Santos, libros y nutrias de agua dulce


(Foto de Johnny Gios (Supergios) en Unsplash)

El libro de Jotischky («El mundo monástico, 1.200 años de historia») señala que «los primeros monasterios irlandeses aparecieron como actores fundamentales en un panorama profundamente fisurado y endémicamente violento«. Es una gran definición de la sociedad medieval irlandesa.

Mas adelante, cita: «La actividad de los santos como pacificadores eludía los caudales normales de poder. Cuando los clanes y reyes enfrentados eran incapaces de poner fin a un ciclo de violencia, eran los santos, a través de sus monjes, quienes podían aportar cierta seguridad mediando entre ellos, colaborando con reyes a los que consideraban virtuosos (…). A veces los tratados políticos se acordaban en los monasterios, donde ambas partes podían sentarse juntas bajo la mirada del santo» (p. 140-141).

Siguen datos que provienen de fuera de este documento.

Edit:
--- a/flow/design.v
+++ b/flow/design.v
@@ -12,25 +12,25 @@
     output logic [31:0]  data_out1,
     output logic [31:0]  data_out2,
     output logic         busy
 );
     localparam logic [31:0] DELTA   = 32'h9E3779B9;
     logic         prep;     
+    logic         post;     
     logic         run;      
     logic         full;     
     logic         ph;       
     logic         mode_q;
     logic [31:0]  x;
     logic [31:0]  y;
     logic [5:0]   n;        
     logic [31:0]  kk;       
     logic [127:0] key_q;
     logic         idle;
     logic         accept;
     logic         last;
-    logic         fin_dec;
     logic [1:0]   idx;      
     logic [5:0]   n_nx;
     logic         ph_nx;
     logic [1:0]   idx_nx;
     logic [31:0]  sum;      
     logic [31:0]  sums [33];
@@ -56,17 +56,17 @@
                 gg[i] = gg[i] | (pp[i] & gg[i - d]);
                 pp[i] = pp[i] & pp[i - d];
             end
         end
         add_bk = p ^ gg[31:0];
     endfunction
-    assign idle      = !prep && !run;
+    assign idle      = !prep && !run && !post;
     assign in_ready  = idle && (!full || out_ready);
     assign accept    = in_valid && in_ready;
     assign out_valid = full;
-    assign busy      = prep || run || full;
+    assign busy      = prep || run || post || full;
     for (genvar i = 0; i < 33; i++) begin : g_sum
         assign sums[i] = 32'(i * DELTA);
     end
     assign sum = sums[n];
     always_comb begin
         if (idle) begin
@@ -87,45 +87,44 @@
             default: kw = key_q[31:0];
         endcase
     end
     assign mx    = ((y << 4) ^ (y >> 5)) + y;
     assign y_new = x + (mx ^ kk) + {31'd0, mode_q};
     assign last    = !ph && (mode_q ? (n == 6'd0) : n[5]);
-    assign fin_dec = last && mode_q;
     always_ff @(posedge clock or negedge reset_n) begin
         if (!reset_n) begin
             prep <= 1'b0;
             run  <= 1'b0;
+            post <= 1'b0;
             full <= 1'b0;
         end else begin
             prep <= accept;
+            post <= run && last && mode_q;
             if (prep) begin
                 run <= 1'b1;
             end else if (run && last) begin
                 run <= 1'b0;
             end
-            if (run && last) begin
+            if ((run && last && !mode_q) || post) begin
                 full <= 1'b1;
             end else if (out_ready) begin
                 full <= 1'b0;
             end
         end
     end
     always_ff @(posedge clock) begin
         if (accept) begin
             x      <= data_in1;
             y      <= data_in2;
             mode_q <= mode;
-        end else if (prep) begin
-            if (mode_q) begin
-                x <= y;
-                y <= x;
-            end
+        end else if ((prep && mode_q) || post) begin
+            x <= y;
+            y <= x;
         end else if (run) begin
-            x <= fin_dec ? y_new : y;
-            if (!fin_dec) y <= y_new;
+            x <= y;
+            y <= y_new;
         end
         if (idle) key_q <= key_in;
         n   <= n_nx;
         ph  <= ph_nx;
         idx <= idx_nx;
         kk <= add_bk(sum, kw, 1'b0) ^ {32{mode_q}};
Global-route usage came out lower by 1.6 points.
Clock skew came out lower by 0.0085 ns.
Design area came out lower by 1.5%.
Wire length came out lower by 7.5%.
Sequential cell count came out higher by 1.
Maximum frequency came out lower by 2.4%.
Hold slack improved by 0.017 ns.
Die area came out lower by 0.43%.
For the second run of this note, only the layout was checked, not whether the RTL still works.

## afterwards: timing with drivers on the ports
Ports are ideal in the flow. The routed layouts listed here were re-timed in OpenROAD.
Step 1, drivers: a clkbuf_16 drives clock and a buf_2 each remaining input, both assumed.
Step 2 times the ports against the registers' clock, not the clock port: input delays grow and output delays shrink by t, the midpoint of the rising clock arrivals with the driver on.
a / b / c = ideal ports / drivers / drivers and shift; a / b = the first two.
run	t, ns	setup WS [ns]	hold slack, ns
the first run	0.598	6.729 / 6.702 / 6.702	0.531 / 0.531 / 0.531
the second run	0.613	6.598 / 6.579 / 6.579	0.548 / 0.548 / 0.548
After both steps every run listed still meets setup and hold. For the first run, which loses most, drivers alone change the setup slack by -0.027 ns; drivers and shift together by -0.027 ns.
This design comes from an exercise in tuning for small area and a short achievable clock period on the open sky130 flow, not from production work.
At most, simulation tests tie the RTL to the original design; equivalence was not proved.
Power figures rest on the tool's default switching activity, not on a simulated workload.

==> inputs of job 7572 <==
==> flow/design.v <==
`default_nettype none
package uart_ring_pkg;
  localparam logic MODE_DRAIN  = 1'b0;
  localparam logic MODE_REPLAY = 1'b1;
endpackage
`default_nettype wire
`default_nettype none
module uart_ring_ram (
  input  logic        i_clk,
  input  logic [15:0] i_we_hi,
  input  logic [15:0] i_we_lo,
  input  logic [7:0]  i_wr_data,
  input  logic [7:0]  i_rd_hi,
  input  logic [31:0] i_rd_lo,
  output logic [7:0]  o_rd_data
);
  logic [255:0][7:0] r_mem;
  for (genvar r = 0; r < 256; r++) begin : g_row
    always_ff @(posedge i_clk) begin
      if (i_we_hi[r / 16] && i_we_lo[r % 16]) begin
        r_mem[r] <= i_wr_data;
      end
    end
  end
  logic [7:0][7:0] w_grp;
  logic [3:0][7:0] w_qtr;
  logic [3:0][7:0] r_qtr;
  always_comb begin
    for (int k = 0; k < 4; k++) begin
      w_qtr[k] = '0;
      for (int i = 2 * k; i < 2 * k + 2; i++) begin
        w_grp[i] = '0;
        for (int j = 0; j < 32; j++) begin
          w_grp[i] = w_grp[i] | ({8{i_rd_lo[j]}} & r_mem[32 * i + j]);
        end
        w_qtr[k] = w_qtr[k] | ({8{i_rd_hi[i]}} & w_grp[i]);
      end
    end
  end
  always_ff @(posedge i_clk) begin
    r_qtr <= w_qtr;
  end
  assign o_rd_data = r_qtr[0] | r_qtr[1] | r_qtr[2] | r_qtr[3];
endmodule
`default_nettype wire
`default_nettype none
module uart_ring_dump_ctrl #(
  parameter int   DATA_W    = 8,
  parameter int   ADDR_W    = 8,
  parameter logic KEY_PRESS = 1'b0
) (
  input  logic              Clk,
  input  logic              Rst,
  input  logic              Rx_done,
  input  logic [DATA_W-1:0] Rx_byte,
  input  logic              Key_flag,
  input  logic              Key_state,
  input  logic              Mode,
  input  logic              Tx_done,
  output logic              Tx_en,
  output logic [DATA_W-1:0] Tx_data,
  output logic              Busy,
  output logic              Empty,
  output logic              Full,
  output logic [ADDR_W:0]   Count,
  output logic              Overflow
);
  logic        r_busy;        
  logic        r_idle;        
  logic        r_s_rd;
  logic        r_s_wait;
  logic        r_s_send;
  logic        r_s_wtx;
  logic [8:0]  r_count;
  logic        r_empty;
  logic        r_overflow;
  logic        r_mode;
  logic [8:0]  r_remain;      
  logic        r_last;        
  logic [7:0]  r_rd_ptr;      
  logic [7:0]  r_scan_hi;     
  logic [31:0] r_scan_lo;
  logic [15:0] r_wr_hi;       
  logic [15:0] r_wr_lo;
  logic [7:0]  r_tx_data;
  logic [7:0]  w_q;
  logic w_full, w_inc, w_drop, w_start, w_go, w_pop, w_fin, w_dec;
  assign w_full  = r_count[8];
  assign w_inc   = Rx_done && !w_full;
  assign w_drop  = Rx_done && w_full;
  assign w_start = r_idle && Key_flag && (Key_state == KEY_PRESS);
  assign w_go    = w_start && !r_empty;
  assign w_pop   = r_s_wtx && Tx_done;
  assign w_fin   = w_pop && r_last;
  assign w_dec   = w_pop && (r_mode == uart_ring_pkg::MODE_DRAIN);
  function automatic logic [7:0] f_dec3(input logic [2:0] a);
    f_dec3 = 8'd1 << a;
  endfunction
  function automatic logic [31:0] f_dec5(input logic [4:0] a);
    f_dec5 = 32'd1 << a;
  endfunction
  function automatic logic [2:0] f_enc8(input logic [7:0] h);
    f_enc8 = '0;
    for (int i = 0; i < 8; i++) begin
      if (h[i]) f_enc8 = f_enc8 | 3'(i);
    end
  endfunction
  function automatic logic [4:0] f_enc32(input logic [31:0] h);
    f_enc32 = '0;
    for (int i = 0; i < 32; i++) begin
      if (h[i]) f_enc32 = f_enc32 | 5'(i);
    end
  endfunction
  uart_ring_ram u_ram (
    .i_clk     (Clk),
    .i_we_hi   (r_wr_hi),
    .i_we_lo   (r_wr_lo & {16{w_inc}}),
    .i_wr_data (Rx_byte),
    .i_rd_hi   (r_scan_hi),
    .i_rd_lo   (r_scan_lo),
    .o_rd_data (w_q)
  );
  always_ff @(posedge Clk or posedge Rst) begin
    if (Rst) begin
      r_busy   <= 1'b0;
      r_idle   <= 1'b1;
      r_s_rd   <= 1'b0;
      r_s_wait <= 1'b0;
      r_s_send <= 1'b0;
      r_s_wtx  <= 1'b0;
    end else begin
      r_busy   <= w_go || (!r_idle && !w_fin);
      r_idle   <= !w_go && (r_idle || w_fin);
      r_s_rd   <= w_go || (w_pop && !r_last);
      r_s_wait <= r_s_rd;
      r_s_send <= r_s_wait;
      r_s_wtx  <= r_s_send || (r_s_wtx && !Tx_done);
    end
  end
  always_ff @(posedge Clk or posedge Rst) begin
    if (Rst) begin
      r_count <= '0;
      r_empty <= 1'b1;
    end else if (w_inc && !w_dec) begin
      r_count <= r_count + 9'd1;
      r_empty <= 1'b0;
    end else if (w_dec && !w_inc) begin
      r_count <= r_count - 9'd1;
      r_empty <= (r_count == 9'd1);
    end
  end
  always_ff @(posedge Clk or posedge Rst) begin
    if (Rst) begin
      r_overflow <= 1'b0;
    end else if (w_drop) begin
      r_overflow <= 1'b1;
    end else if (w_start) begin
      r_overflow <= 1'b0;
    end
  end
  always_ff @(posedge Clk) begin
    if (r_idle) begin
      r_mode    <= Mode;
      r_remain  <= r_count;
      r_scan_hi <= f_dec3(r_rd_ptr[7:5]);
      r_scan_lo <= f_dec5(r_rd_ptr[4:0]);
    end else if (r_s_wait) begin
      r_remain  <= r_remain - 9'd1;
      r_last    <= (r_remain == 9'd1);
      r_scan_lo <= {r_scan_lo[30:0], r_scan_lo[31]};
      if (r_scan_lo[31]) r_scan_hi <= {r_scan_hi[6:0], r_scan_hi[7]};
    end
  end
  always_ff @(posedge Clk or posedge Rst) begin
    if (Rst) begin
      r_rd_ptr <= '0;
    end else if (!r_idle && (r_mode == uart_ring_pkg::MODE_DRAIN)) begin
      r_rd_ptr <= {f_enc8(r_scan_hi), f_enc32(r_scan_lo)};
    end
  end
  always_ff @(posedge Clk or posedge Rst) begin
    if (Rst) begin
      r_wr_hi <= 16'd1;
      r_wr_lo <= 16'd1;
    end else begin
      if (w_inc) begin
        r_wr_lo <= {r_wr_lo[14:0], r_wr_lo[15]};
        if (r_wr_lo[15]) r_wr_hi <= {r_wr_hi[14:0], r_wr_hi[15]};
      end
    end
  end
  always_ff @(posedge Clk or posedge Rst) begin
    if (Rst) begin
      r_tx_data <= '0;
    end else if (r_s_wait) begin
      r_tx_data <= w_q;
    end
  end
  assign Tx_en    = r_s_send;
  assign Tx_data  = r_tx_data;
  assign Busy     = r_busy;
  assign Empty    = r_empty;
  assign Full     = w_full;
  assign Count    = r_count;
  assign Overflow = r_overflow;
endmodule
`default_nettype wire
This design comes from an exercise in tuning for small area and a short achievable clock period on the open sky130 flow, not from production work. RTL that was checked went through simulation tests only; none was proved equivalent to the original. Function not checked in runs 2 and 3: the RTL went through the layout flow alone. Power figures rest on the tool's default switching activity, not on a simulated workload.

==> design.v <==
package video_pkg;
	typedef logic [7:0] cam_byte_t;
	typedef struct packed {
		logic [4:0] r;     
		logic [5:0] g;     
		logic [4:0] b;     
	} rgb565_t;
	typedef struct packed {
		logic [7:0] r;
		logic [7:0] g;
		logic [7:0] b;
	} pixel_t;
endpackage
package mem_pkg;
	typedef logic [$clog2(64)-1:0] mem_addr_t;
	typedef enum logic [1:0] {
		req_cam1    = 2'd0,
		req_cam2    = 2'd1,
		req_display = 2'd2
	} req_id_t;
	typedef struct packed {
		mem_addr_t          addr;   
		logic [23:0]        data;   
	} mem_wr_t;
endpackage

El texto de Jotischky me ha hecho recordar del caso del rey cegado por sus parientes y enemigos (ambas cosas estaban mezcladas casi siempre) que se había refugiado en Clonmacnois… Era una historia real (fuente en crónicas y anales). ¡Pero qué habría sido del pobre hombre, cuando sus hijos de leche le sacaron los ojos, si no hubiera un monasterio amigo en el que refugiarse..!

El hecho de que la mayoría de las fuentes que tenemos sobre el monacato irlandés sean las historias hagiográficas, indica claramente que ese poder se hacía tangible en treguas, en refugio otorgado a un rey depuesto o controvertido, o incluso en acuerdos con intercambio de rehenes, de los cuales eran fiadores uno o varios monasterios, es decir, los santos que llevaban sus nombres.

Los monjes gozaban del poder «mágico» de la maldición como arma y ésta funcionaba, parece ser, al grado de la pérdida de la salud del maldito, como en la historia de Suibne (rey de Dal Arada) que también cita el autor, en el cual el rey termina volviéndose un loco errante que corre por toda Irlanda.

Me animo a contar la parte del relato que conozco acerca de este pobre hombre.

Al parecer, imprudentemente, Suibne había osado desafiar la voluntad pacificadora de los santos, pues Dal Araide se hallaba en guerra con otro territorio. En el momento clave, Suibne arrebató a un monje un Salterio (colección de Salmos) que arrojó a un lago, lo cual provocó que el monje lo maldijera. Según la tradición, ante los efectivos convocados por reyes en litigio, era costumbre pasear un libro sagrado trazando círculos alrededor de las fuerzas combatientes… En otra redacción de la historia de Suibne he leído que el disparador de su locura fue un momento así.

Las palabras de la maldición le provocaron a Suibne la urgencia por correr alocadamente por toda Irlanda («tan veloz que no se movía el rocío de la la yerba bajo sus pies cuando pasaba»). No me cabe duda de que existe cierto grado de veracidad en esta historia, pues no es la primera vez que se encuentra un Salterio irlandés en una laguna…

¿Y que fue de aquel Salterio? Una nutria del lago se lo devolvió al monje después de la batalla. Mientras, Suibne El Loco iba deambulando por Irlanda como alma en pena, hasta que murió de ídem.